Manual Labeling

First, we'll use the manual labeling tool. First run the script with the selections:
and look at the manual labels that are pre-loaded. Or, change iseed and try labeling a new data set. Labeling is done by clicking (either in the time-series display or in the spectrogam dislay) the start and end of each segment. Typing 'h' in the labeling tool gives a list of the short-cut keys. The prompt asks for each segment signal type, and you can cycle through the segment signal types using 'j', 'k'. When finished, type 'q' and the labels will be saved to a file. Using 'x' instead exits without changing the labeling. When running again, use manual_label=1 to load the labels from a file.

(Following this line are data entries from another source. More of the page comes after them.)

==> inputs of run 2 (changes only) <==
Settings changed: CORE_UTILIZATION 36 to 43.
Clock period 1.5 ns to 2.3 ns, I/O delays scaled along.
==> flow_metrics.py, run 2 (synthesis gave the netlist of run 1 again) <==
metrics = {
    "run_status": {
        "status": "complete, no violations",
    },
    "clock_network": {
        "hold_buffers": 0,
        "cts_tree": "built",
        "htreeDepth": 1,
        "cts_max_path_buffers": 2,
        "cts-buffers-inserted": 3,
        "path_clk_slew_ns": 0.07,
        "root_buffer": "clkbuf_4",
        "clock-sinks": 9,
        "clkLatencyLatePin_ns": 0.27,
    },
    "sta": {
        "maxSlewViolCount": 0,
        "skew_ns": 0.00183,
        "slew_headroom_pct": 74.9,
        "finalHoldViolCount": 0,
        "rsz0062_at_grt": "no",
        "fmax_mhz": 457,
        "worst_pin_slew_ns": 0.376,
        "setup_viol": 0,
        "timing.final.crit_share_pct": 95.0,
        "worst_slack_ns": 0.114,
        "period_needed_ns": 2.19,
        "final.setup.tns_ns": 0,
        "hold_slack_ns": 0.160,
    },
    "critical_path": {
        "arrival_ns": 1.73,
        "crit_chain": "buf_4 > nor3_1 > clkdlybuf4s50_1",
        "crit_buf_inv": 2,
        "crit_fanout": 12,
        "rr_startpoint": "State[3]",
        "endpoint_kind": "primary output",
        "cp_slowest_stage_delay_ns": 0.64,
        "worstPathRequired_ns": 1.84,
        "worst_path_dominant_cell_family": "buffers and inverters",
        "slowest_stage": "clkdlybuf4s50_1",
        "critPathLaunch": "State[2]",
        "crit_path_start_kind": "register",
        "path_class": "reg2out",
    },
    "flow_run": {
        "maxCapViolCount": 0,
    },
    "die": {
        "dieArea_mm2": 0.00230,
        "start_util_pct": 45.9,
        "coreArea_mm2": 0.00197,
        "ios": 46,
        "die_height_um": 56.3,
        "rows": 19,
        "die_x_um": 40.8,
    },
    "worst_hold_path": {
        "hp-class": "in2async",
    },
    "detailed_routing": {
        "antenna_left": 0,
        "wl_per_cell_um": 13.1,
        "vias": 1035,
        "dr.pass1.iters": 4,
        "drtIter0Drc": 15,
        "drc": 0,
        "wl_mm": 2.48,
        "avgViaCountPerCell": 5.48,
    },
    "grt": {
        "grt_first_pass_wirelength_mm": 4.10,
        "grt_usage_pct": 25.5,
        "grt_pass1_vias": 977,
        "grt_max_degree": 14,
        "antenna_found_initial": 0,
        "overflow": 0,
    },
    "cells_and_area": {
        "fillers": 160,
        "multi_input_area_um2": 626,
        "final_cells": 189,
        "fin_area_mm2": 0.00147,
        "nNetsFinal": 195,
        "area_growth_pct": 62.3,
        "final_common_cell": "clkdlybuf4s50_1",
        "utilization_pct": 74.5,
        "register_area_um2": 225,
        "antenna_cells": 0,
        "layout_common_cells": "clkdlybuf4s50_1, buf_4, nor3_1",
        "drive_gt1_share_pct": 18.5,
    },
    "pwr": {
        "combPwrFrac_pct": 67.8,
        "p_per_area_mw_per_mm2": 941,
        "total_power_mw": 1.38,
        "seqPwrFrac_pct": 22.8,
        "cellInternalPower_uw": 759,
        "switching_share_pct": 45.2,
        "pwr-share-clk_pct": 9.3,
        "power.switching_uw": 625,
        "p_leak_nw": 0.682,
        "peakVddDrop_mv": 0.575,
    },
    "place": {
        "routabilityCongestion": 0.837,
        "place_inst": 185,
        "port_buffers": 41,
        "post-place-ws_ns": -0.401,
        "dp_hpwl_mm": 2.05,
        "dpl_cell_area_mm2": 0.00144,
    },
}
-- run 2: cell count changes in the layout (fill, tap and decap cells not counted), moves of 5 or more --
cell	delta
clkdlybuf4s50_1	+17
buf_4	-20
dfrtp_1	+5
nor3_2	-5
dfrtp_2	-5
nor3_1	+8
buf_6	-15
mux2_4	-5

Following what was presented in Section 14.4.2, we perform manual labeling as follows:

   subclassnames={'noise'  'Pulse1'  'noise' 'Pulse2'   };
   NFFT=64; % FFT size for spectrogram display
      load Idx.mat Idx
      save Idx.mat Idx
Note that the flag manual_label if set to 2 will attempt to load pre-existing manual labels from a file so you don't have to re-label each time you run the program. Obviously that this can only work if the same input data is used for labeling. In software/mrhmm_test1.m, we insure this by setting the random seeds to a fixed seed before running software/mrhmm_testdata.m (see top of software/mrhmm_test1.m ). A set of manual labels are shipped with the distribution (Idx.mat) that were created under the selected random seed.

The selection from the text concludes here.